From the mid-1890s onwards, Mintons made major contributions to Art Nouveau ceramics with a fine range of slip-trailed majolica ware, many designed by Marc-Louis Solon's son Leon Solon and his colleague John Wadsworth. Leon Solon was hired by Mintons after his work was published in the hugely influential design magazine The Studio and he worked for the company from 1895 to 1905, including a brief stint as Art Director. Solon introduced designs influenced by the Vienna Secession art movement, founded by Gustav Klimt and others, and a range in earthenware made from about 1901 to 1916 was branded as "Secessionist Ware". It was made mostly using industrial techniques that kept it relatively cheap, and was aimed at a broad market. The range concentrated on items bought singly or in pairs, such as jugs or vases, rather than full table services.
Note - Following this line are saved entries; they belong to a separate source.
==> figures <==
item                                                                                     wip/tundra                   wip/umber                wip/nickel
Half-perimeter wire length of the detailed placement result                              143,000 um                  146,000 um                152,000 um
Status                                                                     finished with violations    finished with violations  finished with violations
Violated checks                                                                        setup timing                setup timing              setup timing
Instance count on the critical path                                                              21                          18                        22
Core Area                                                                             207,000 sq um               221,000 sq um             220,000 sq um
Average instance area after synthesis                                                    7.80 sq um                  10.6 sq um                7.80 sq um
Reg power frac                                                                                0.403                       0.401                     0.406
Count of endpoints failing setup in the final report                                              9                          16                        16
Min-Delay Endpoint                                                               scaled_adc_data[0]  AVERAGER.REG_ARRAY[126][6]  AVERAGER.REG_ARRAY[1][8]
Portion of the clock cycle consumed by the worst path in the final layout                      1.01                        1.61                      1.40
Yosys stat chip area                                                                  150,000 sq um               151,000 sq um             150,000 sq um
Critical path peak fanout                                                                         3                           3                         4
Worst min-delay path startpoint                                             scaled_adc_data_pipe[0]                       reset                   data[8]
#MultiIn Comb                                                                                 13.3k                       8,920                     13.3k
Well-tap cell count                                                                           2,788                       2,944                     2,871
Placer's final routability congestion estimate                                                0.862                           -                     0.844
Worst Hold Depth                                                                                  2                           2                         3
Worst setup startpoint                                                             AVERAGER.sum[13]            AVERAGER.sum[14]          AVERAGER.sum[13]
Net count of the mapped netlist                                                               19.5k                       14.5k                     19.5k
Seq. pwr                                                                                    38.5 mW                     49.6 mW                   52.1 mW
The Secessionist range covered both practical and ornamental wares including cheese dishes, plates, teapots, jugs and comports, vases and large jardinières. The shapes of ornamental vases included inverted trumpets, elongated cylinders and exaggerated bottle forms, although tableware shapes were conventional. Early Secessionist patterns featured realistic renderings of natural motifs—flowers, birds and human figures—but under the combined influence of Solon and Wadsworth, these became increasingly exaggerated and stylised, with the characteristic convoluted plant forms and floral motifs reaching extravagant heights.
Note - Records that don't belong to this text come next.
==> design.v <==
module router_fsm(input clock, resetn, pkt_valid, parity_done, soft_reset_0, soft_reset_1, soft_reset_2,
                        fifo_full, low_pkt_valid, fifo_empty_0, fifo_empty_1, fifo_empty_2,
                  input [1:0] data_in,
                  output busy, detect_add, ld_state, laf_state, full_state, write_enb_reg, rst_int_reg, lfd_state);
parameter Decode_Address = 3'b000, 
          Load_First_Data = 3'b001,
          Wait_Till_Empty = 3'b010,
          Load_Data = 3'b011,
          Check_Parity_Error = 3'b100,
          Load_Parity = 3'b101,
          Fifo_Full_State = 3'b110,
          Load_After_Full = 3'b111;
reg [2:0] state, next_state;
always @(posedge clock) begin
    if (!resetn) state <= Decode_Address;
    else if((soft_reset_0 && (data_in[1:0] == 0)) | (soft_reset_1 && (data_in[1:0] == 1)) | (soft_reset_2 && (data_in[1:0] == 2))) state <= Decode_Address;
    else state <= next_state; 
end
always @(*) begin
    case(state)
    Decode_Address : begin  
        if(pkt_valid & (data_in[1:0] == 0 & fifo_empty_0 | data_in[1:0] == 1 & fifo_empty_1 | data_in[1:0] == 2 & fifo_empty_2))
        begin
            next_state = Load_First_Data;
        end
        else if(pkt_valid & (data_in[1:0] == 0 & !fifo_empty_0 | data_in[1:0] == 1 & !fifo_empty_1 | data_in[1:0] == 2 & !fifo_empty_2))
        begin
            next_state = Wait_Till_Empty;
        end
        else next_state = Decode_Address;
    end
    Load_First_Data : next_state = Load_Data;  
    Wait_Till_Empty : begin  
        if( (fifo_empty_0 && (data_in[1:0] == 0)) || (fifo_empty_1 && (data_in[1:0] == 1)) || (fifo_empty_2 && (data_in[1:0] == 2)) ) begin
            next_state = Load_First_Data;
        end
        else next_state = Wait_Till_Empty;
    end
    Load_Data : begin  
        if(fifo_full) next_state = Fifo_Full_State;
        else if (!fifo_full & !pkt_valid) next_state = Load_Parity;
        else next_state = Load_Data;
    end
    Fifo_Full_State : begin  
        if(!fifo_full) next_state = Load_After_Full;
        else next_state = Fifo_Full_State;
    end
    Load_Parity : next_state = Check_Parity_Error;  
    Check_Parity_Error : begin  
        if(fifo_full) next_state= Fifo_Full_State;
        else next_state = Decode_Address;
    end
    Load_After_Full : begin  
        if (parity_done) next_state = Decode_Address;
        else if(low_pkt_valid) next_state = Load_Parity;
        else next_state = Load_Data;
    end
    endcase
end
assign detect_add = (state == Decode_Address);
assign lfd_state = (state == Load_First_Data);
assign busy = (state == Load_First_Data) || (state == Load_Parity) || (state == Fifo_Full_State) || (state == Load_After_Full) || (state == Wait_Till_Empty) || (state == Check_Parity_Error);
assign ld_state = (state == Load_Data)||(state == Load_Parity) ;
assign write_enb_reg = (state == Load_First_Data)|(state == Load_Data)||(state == Load_Parity);
assign full_state = (state == Fifo_Full_State);
assign laf_state = (state == Load_After_Full);  
assign rst_int_reg = (state == Check_Parity_Error);
endmodule
module router_reg(input clock, resetn, pkt_valid, fifo_full, rst_int_reg, detect_add, 
                        ld_state, laf_state, full_state, lfd_state, 
                  output reg parity_done, low_pkt_valid, err, 
                  input [7:0] data_in, output reg [7:0] dout);
reg [7:0] a,c,d,e;
reg [8:0] b [31:0];
reg [4:0] count_b,count_a ;
always@(posedge clock) begin
    if(!resetn) begin
        dout <= 8'd0;
        parity_done <= 1'b0;
        low_pkt_valid <= 1'b0;
        err <= 1'b0;
        count_b <= 0;
        count_a <= 0;
        c <= 8'd0;
        d <= 8'd0;
    end
    else begin
    parity_done <= ((ld_state & !fifo_full & !pkt_valid) | (laf_state & low_pkt_valid & !parity_done)) & !detect_add;
    low_pkt_valid <= (ld_state & !pkt_valid);
        if(pkt_valid) begin
            if(detect_add) begin
                dout <= data_in;
                c <= data_in;
            end
            else if(ld_state||lfd_state) begin
                if(full_state) begin
                    b[count_b] <= data_in;
                    count_b <= count_b + 1;
                end
                else if(!full_state) begin
                    if(laf_state) begin
                        dout <= b[count_a];
                        count_a <= count_a + 1;
                    end
                    else begin
                        c <= c^data_in;
                        dout <= data_in;
                    end
                end 
            end 
        end
        else begin
            d <= data_in;
            dout <= data_in;
        end
    end
err <= (c==d) ? 0 : 1 ;
end
endmodule
module router_sync(input detect_add, write_enb_reg, clock, resetn, 
                         read_enb_0, read_enb_1, read_enb_2,
                         empty_0, empty_1, empty_2, 
                         full_0, full_1, full_2, 
                   input [1:0] data_in,
                   output reg vld_out_0, vld_out_1, vld_out_2,
                   output reg soft_reset_0, soft_reset_1, soft_reset_2, 
                   output reg fifo_full,
                   output reg [2:0] write_enb);
reg [1:0] q;
reg [4:0] count0,count1,count2;
always@(posedge clock)begin
    if(detect_add) q <= data_in;
end
always@(*)begin
    vld_out_0 <= !empty_0;
    vld_out_1 <= !empty_1;
    vld_out_2 <= !empty_2;
    case(q)
    2'b00 : begin
            fifo_full = full_0;
            write_enb = {2'b00, write_enb_reg};
            end 
    2'b01 : begin
            fifo_full = full_1;
            write_enb = {1'b0, write_enb_reg,1'b0};
            end
    2'b10 : begin
            fifo_full = full_2;
            write_enb = {write_enb_reg, 2'b00};
            end
    default : begin
                fifo_full = 0;
                write_enb = 3'd0;
    end
    endcase
end
always@(posedge clock) begin
    if(!resetn)begin
        count0<=5'd0;
        count1<=5'd0;
        count2<=5'd0;
        soft_reset_0 <= 1'b0;
        soft_reset_1 <= 1'b0;
        soft_reset_2 <= 1'b0;
    end
    else begin
        soft_reset_0 <= 1'b0;
        soft_reset_1 <= 1'b0;
        soft_reset_2 <= 1'b0;
        if (vld_out_0 && !read_enb_0) begin
            if (count0 == 5'b11101) begin
                soft_reset_0 <= 1'b1;
                count0 <= 5'd0;
            end
            else count0 <= count0 + 1'b1;
        end
        else count0 <= 5'd0;
        if (vld_out_1 && !read_enb_1) begin
            if (count1 == 5'b11101) begin
                soft_reset_1 <= 1'b1;
                count1 <= 5'd0;
            end
            else count1 <= count1 + 1'b1;
        end
        else count1 <= 5'd0;
        if (vld_out_2 && !read_enb_2) begin
            if (count2 == 5'b11101) begin
                soft_reset_2 <= 1'b1;
                count2 <= 5'd0;
            end
            else count2 <= count2 + 1'b1;
        end
        else count2 <= 5'd0;
    end
end
endmodule
module router_fifo(input clock, resetn, write_enb, read_enb, soft_reset, lfd_state,
                   input [7:0] data_in, output full, empty, output [7:0] data_out);
reg [8:0] mem [0:15];
reg [3:0] rd_pointer, wr_pointer;
reg [8:0] packet_out;
wire [8:0]packet;
reg [6:0] length;
reg [4:0] status_count;
assign empty = (status_count == 0 ) ? 1'b1 : 1'b0 ;
assign full = (status_count == 5'd16) ? 1'b1 : 1'b0 ;
assign packet[7:0] = data_in[7:0];
assign packet[8] = lfd_state;
assign data_out = resetn ?  packet_out[7:0] : 8'd0;
always@(posedge clock) begin
    if(!resetn || soft_reset) status_count <= 5'd0;
    else if(full == 1'b0 && write_enb & empty == 1'b0 && read_enb) status_count <= status_count;
    else if (full == 1'b0 && write_enb) status_count <= status_count + 1'b1;
    else if(empty == 1'b0 && read_enb ) status_count <= status_count - 1'b1;
    else status_count <= status_count;
end
always@(posedge clock) begin
    if(!resetn || soft_reset) begin  
        wr_pointer <= 4'd0;
    end
    else if(full == 1'b0 && write_enb) begin  
            mem[wr_pointer[3:0]] <= packet;
            wr_pointer <= wr_pointer + 1'b1;
    end
end
always@(posedge clock) begin
    if(!resetn || soft_reset) begin  
        rd_pointer <= 4'd0;
        packet_out <= 9'd0;
    end
    else begin 
        if(empty == 1'b0 && read_enb ) begin  
                packet_out <= mem[rd_pointer[3:0]];
                rd_pointer <= rd_pointer + 1'b1;
        end
        if (length == 0 && (empty || !mem[rd_pointer[3:0]][8])) packet_out <= 9'd0;
    end
end
always@(posedge clock)begin
    if (!resetn || soft_reset) begin
        length <= 0;
    end
    else if(empty == 1'b0 && read_enb ) begin
        if(mem[rd_pointer[3:0]][8])begin
                length <= mem[rd_pointer[3:0]][7:2] + 1'b1;
        end
        else if (length != 0)  begin
                length <= length - 1'b1;
        end
    end
end
endmodule
module router_top(input clock, resetn, read_enb_0, read_enb_1, read_enb_2, pkt_valid,
                  input [7:0] data_in, output [7:0] data_out_0, data_out_1, data_out_2,
                  output valid_out_0, valid_out_1, valid_out_2, error, busy);
wire parity_done,detect_add;
wire ld_state, laf_state, full_state, write_enb_reg, rst_int_reg, lfd_state;
wire [2:0] fifo_empty, full,w_enb, write_enb, soft_reset_temp;
wire fifo_full,low_pkt_valid,soft_reset_0,soft_reset_1,soft_reset_2;
wire [7:0] dout;
wire read_enb_temp[2:0];
wire [7:0] data_out_temp[2:0];
assign soft_reset_temp[0] = soft_reset_0;
assign soft_reset_temp[1] = soft_reset_1;
assign soft_reset_temp[2] = soft_reset_2;
assign read_enb_temp[0] = read_enb_0;
assign read_enb_temp[1] = read_enb_1;
assign read_enb_temp[2] = read_enb_2;
assign data_out_0 = data_out_temp[0];
assign data_out_1 = data_out_temp[1];
assign data_out_2 = data_out_temp[2];
router_fsm dut1(.clock(clock),
                .resetn(resetn),
                .pkt_valid(pkt_valid),
                .parity_done(parity_done),
                .soft_reset_0(soft_reset_0),
                .soft_reset_1(soft_reset_1),
                .soft_reset_2(soft_reset_2),
                .fifo_full(fifo_full),
                .low_pkt_valid(low_pkt_valid),
                .fifo_empty_0(fifo_empty[0]),
                .fifo_empty_1(fifo_empty[1]),
                .fifo_empty_2(fifo_empty[2]),
                .data_in(data_in[1:0]),
                .busy(busy),
                .detect_add(detect_add),
                .ld_state(ld_state),
                .laf_state(laf_state),
                .full_state(full_state),
                .write_enb_reg(write_enb_reg),
                .rst_int_reg(rst_int_reg),
                .lfd_state(lfd_state));
router_reg dut2(.clock(clock),
                .resetn(resetn),
                .pkt_valid(pkt_valid),
                .fifo_full(fifo_full),
                .detect_add(detect_add),
                .ld_state(ld_state),
                .laf_state(laf_state),
                .full_state(full_state),
                .rst_int_reg(rst_int_reg),
                .lfd_state(lfd_state),
                .parity_done(parity_done),
                .low_pkt_valid(low_pkt_valid),
                .err(error),
                .data_in(data_in),
                .dout(dout));
router_sync dut3(.clock(clock),
                .resetn(resetn),
                .detect_add(detect_add),
                .read_enb_0(read_enb_0),
                .read_enb_1(read_enb_1),
                .read_enb_2(read_enb_2),
                .write_enb_reg(write_enb_reg),
                .empty_0(fifo_empty[0]),
                .empty_1(fifo_empty[1]),
                .empty_2(fifo_empty[2]),
                .full_0(full[0]),
                .full_1(full[1]),
                .full_2(full[2]),
                .data_in(data_in[1:0]),
                .vld_out_0(valid_out_0),
                .vld_out_1(valid_out_1),
                .vld_out_2(valid_out_2),
                .soft_reset_0(soft_reset_0),
                .soft_reset_1(soft_reset_1),
                .soft_reset_2(soft_reset_2),
                .fifo_full(fifo_full),
                .write_enb(w_enb));
genvar x;
generate for (x= 0 ; x<3 ; x = x+1)
begin:fifo
	router_fifo f(.clock(clock),
                  .resetn(resetn), 
                  .soft_reset(soft_reset_temp[x]),
	              .lfd_state(lfd_state),
                  .write_enb(w_enb[x]),
                  .data_in(dout), 
                  .read_enb(read_enb_temp[x]),
	              .full(full[x]), 
                  .empty(fifo_empty[x]), 
                  .data_out(data_out_temp[x]));
end
endgenerate	
endmodule
==> run.sh <==
#!/bin/bash
# the make line also repeats each setting of config.mk as NAME=value (left out here)
make -C /OpenROAD-flow-scripts/flow DESIGN_CONFIG=/design/flow/config.mk WORK_HOME=/design/flow/orfs CLKGATE_MAP_FILE= finish
==> config.mk <==
export PLATFORM = sky130hd
export DESIGN_NAME = router_top
export DESIGN_NICKNAME = router_top
export VERILOG_FILES = /design/flow/design.v
export SDC_FILE = /design/flow/constraint.sdc
export NUM_CORES = 4
export LEC_CHECK = 0
export CAP_MARGIN = 20
export CELL_PAD_IN_SITES_DETAIL_PLACEMENT = 2
export CELL_PAD_IN_SITES_GLOBAL_PLACEMENT = 0
export CORE_MARGIN = 2
export CORE_UTILIZATION = 33
export CTS_CLUSTER_DIAMETER = 393
export CTS_CLUSTER_SIZE = 22
export GPL_ROUTABILITY_DRIVEN = 0
export SLEW_MARGIN = 0
==> constraint.sdc <==
create_clock -name core_clock -period 4.14 [get_ports {clock}]
set_input_delay 0.8280 -clock core_clock [delete_from_list [all_inputs] [get_ports {clock}]]
set_output_delay 0.8280 -clock core_clock [all_outputs]
set_load 0.01 [all_outputs]
==> impl_metrics.tcl, run 1 <==
# collected from the flow reports
set metrics [dict create \
    status "no timing/DRC/antenna violations" \
    edf_count 690 \
    synth_area_mm2 0.0344 \
    drc 0 \
    dr.pass1.iters 5 \
    synth.distinct_cells 66 \
    start_kind "flop" \
    ff2ff_setup_slack_ns 0.79 \
    ir_drop_uv 406 \
    dpl.hpwl_um 67600 \
    area_delta_synth_final_pct 11.2 \
    num_antenna_cells 0 \
    pwr-share-seq 0.512 \
    cts_hold_buf 0 \
    cp_top_family "simple AND/OR/NAND/NOR gates" \
    wl_met3_um 4950 \
    tns_ns 0 \
    numCtsBuffers 44 \
    fmax_mhz 272 \
    cts-resized-gates 0 \
    die_h_um 327 \
    final_util 0.370 \
    viasPerCell 5.41 \
    htreeDepth 2 \
    path_cells "or4_1 > nor2_1 > inv_1 > clkdlybuf4s50_1" \
    root_buffer "clkbuf_16" \
    die_x_um 327 \
    period_minus_slack_ns 3.68 \
    seq_area_frac_synth 0.698 \
    ff_type "edfxtp_1" \
    layout.nets 2205 \
    reg2regPathDepth 11 \
    synthTopCellsByArea "edfxtp_1, mux4_2, dfxtp_1" \
    critical_path.slowest_cell "or4_1" \
    die_area_mm2 0.107 \
    wl_met2_um 52200 \
    crit_start "fifo[0].f.status_count[0]$_SDFFE_PP0P_" \
    initial_core_util 0.332 \
    num_vias 19300 \
    wl_um 101000 \
    clock-sinks 854 \
    p_seq_uw 10100 \
    wirelength_met1_um 41200 \
    p_sw_frac 0.312 \
    wire_per_inst_um 28.3 \
    nFillCells 10100 \
    cp.arrival_ns 2.85 \
    ys_sh_mux 0.144 \
    yosysMostFrequentCell "edfxtp_1" \
    r2r_start "dut1.state[6]$_DFF_P_" \
    ios 43 \
    worst-path-stages 4 \
    whs_path_depth 2 \
    async_flop_share 0 \
    p_int_uw 13600 \
    required_ns 3.31 \
    comb_power_uw 4790 \
    top_power_group "registers" \
    finClkSkew_ns 0.0524 \
    syn-instance-count 2048 \
    top_cells_by_count "edfxtp_1, nor2_1, mux4_2" \
    avgSynthCellArea_um2 16.8 \
    final_hold_viol_count 0 \
    antenna_found_initial 3 \
    warnings 45 \
    synth_nets 2109 \
    clockPowerShare 0.247 \
    cp-end-kind "output pin" \
    grt_usage 0.187 \
    synth_area_leader_cell "edfxtp_1" \
    ys_sh_xor 0.0183 \
    pwr_density_cell_mw_per_mm2 518 \
    min_from "fifo[2].f.packet_out[0]$_SDFFE_PP0P_" \
    simple_gate_share 0.0688 \
    min_delay_worst_endpoint "fifo[2].f.packet_out[0]$_SDFFE_PP0P_" \
    critical_path_buf_inv_count 2 \
    top_layer_used "met5" \
    r2r-end "fifo[0].f.status_count[4]$_SDFFE_PP0P_" \
    hold_path.class "reg2reg" \
    slowest_delay_ns 0.65 \
    clock_power_uw 4890 \
    worstMarginPinSlew_ns 1.10 \
    p_comb_frac 0.242 \
    ys_cells 2048 \
    coreArea_mm2 0.103 \
    setup_viol 0 \
    rows 118 \
    cts.clk_slew.worst_paths_ns 0.09 \
    crit_end "valid_out_0" \
    power_switching_uw 6190 \
    relSlewSlack 0.267 \
    ys_area_mm2 0.0344 \
    cts_tree "built" \
    critical_path_class "reg2out" \
    crit_fanout 6 \
    drtIter0Drc 1747 \
    synth_top_area_share 0.602 \
    logic_family "multiplexers" \
    clock_latency_ns 0.66 \
    p_leak_uw 0.0119 \
    ant_nets 0 \
    cts_setup_buffers 0 \
    ys_warn_count 5 \
    overflow 0 \
    finalCritPeriodShare 0.888 \
    grt_first_pass_wirelength_um 149000 \
    grt_max_degree 51 \
    first_global_vias 21200 \
    slew_violations 0 \
    rsz0062_at_grt "false" \
    port_buffers 42 \
    compound_area_frac 0.0359 \
    synth_flop_count 854 \
    cts_buffer_depth 3 \
    maxCapViolCount 0 \
    ys_sh_adder 0.0178 \
]
[through the flow]
step | hold slack [ns] | cell area [µm²] | setup WS (ns) | total power (µW) | cells
global route | 0.509 | 38200 | 0.352 | 20500 | 3559
global placement | 0.440 | 36800 | 0.340 | 14400 | 3468
floorplan | 0.431 | 34400 | 0.553 | 13200 | 2048
detailed placement | 0.454 | 36800 | 0.0672 | 15000 | 3468
finish | 0.476 | 38200 | 0.463 | 19800 | 3559
CTS | 0.480 | 38100 | 0.439 | 19900 | 3549
[metal layers]
| layer | vias to the layer above | GRT usage |
|---|---|---|
| met1 | 10400 | 0.241 |
| met2 | 595 | 0.335 |
| met5 | - | 0 |
| li1 | 8126 | - |
| met4 | 4 | 0.0458 |
| met3 | 137 | 0.0229 |
[cell type report]
class,instances,area [µm²],share of cell area
tap,1380,1730,0.0451
clock buffer,79,1250,0.0328
sequential,854,24000,0.628
timing repair buffer,135,1210,0.0317
multi-input combinational,1060,9830,0.257
inverter,49,184,0.00481
clock inverter,2,25.0,0.000654
==> run 2: changes to the inputs <==
- CAP_MARGIN: 20 -> 10
- CELL_PAD_IN_SITES_GLOBAL_PLACEMENT: 0 -> 1
- CORE_UTILIZATION: 33 -> 52
- CTS_CLUSTER_SIZE: 22 -> 15
- HOLD_SLACK_MARGIN: default -> 0.12
- MIN_ROUTING_LAYER: default -> met2
- SLEW_MARGIN: 0 -> 30
- TNS_END_PERCENT: default -> 70
- clock period: 4.14 -> 5.37 ns (I/O delays scaled with it)
==> run 2 against run 1 <==
Compared with the run above: routed wire length increased by 14%; total power decreased by 16%; synthesized area unchanged; still clean on timing, DRC and antenna; sequential cell count unchanged; clock power increased by 5.1%; core utilization increased by 21 points; worst setup slack improved by 0.39 ns; die area decreased by 36%; combinational power decreased by 22%; clock skew decreased by 0.0062 ns; cell area decreased by 0.77%.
"Bamboo" pattern, by Christopher Dresser, porcelain, 1875
Porcelain plate influenced by Japonisme, 1881
U-shaped vase by Christopher Dresser, porcelain, 1886 or 1889
Secessionist vases
Secessionist vase

Plaque, perhaps 1909, porcelain with pâte-sur-pâte, a late work by Marc-Louis Solon.

"Secessionist Ware" was arguably the last boldly innovative move made by Mintons in terms of design. After World War I wares became rather more conventional. The Minton factory in the centre of Stoke was rebuilt and modernised after World War II by the then managing director, J. E. Hartill, a great-great-great-grandson of Thomas Minton. But the firm shared in the overall decline of the Staffordshire pottery industry in the post-war period. The tableware division was always the mainstay of Minton's fortunes and the post-1950 rationalisation of the British pottery industry took Mintons into a merger with Royal Doulton Tableware Ltd. By the 1980s Mintons was only producing a few different shapes but still employed highly skilled decorators.

==Legacy==
===Minton Archive===

The Minton Archive comprises papers and drawings of the designs, manufacture and production of Mintons. It was acquired by Waterford Wedgwood in 2005 along with other assets of the Royal Doulton group. At one time it seemed the archive would become part of the Wedgwood Museum collection. In the event, the archive was presented by the Art Fund to the City of Stoke-on-Trent, but it was envisaged that some material would be displayed at Barlaston as well as the Potteries Museum and Art Gallery.

===Buildings===
The main factory on London Road, Stoke-on-Trent, was demolished in the 1990s, and the other factory, including office accommodation and a Minton Museum, was demolished in 2002 as part of rationalisation within the Royal Doulton group. Royal Doulton was taken over in turn by the Waterford Wedgwood group in January 2005. As a result of these changes, the ceramics collection formerly in the Minton Museum was partly dispersed. On the other hand, the Minton Archive has been kept together with help from the Art Fund, being transferred to the City of Stoke-on-Trent in 2015.

The Victorian building on Shelton Old Road, Stoke, which used to be the Minton Hollins tileworks is on a separate site from the former Minton pottery. It was threatened with demolition in the 1980s but was listed in 1986 and has been preserved.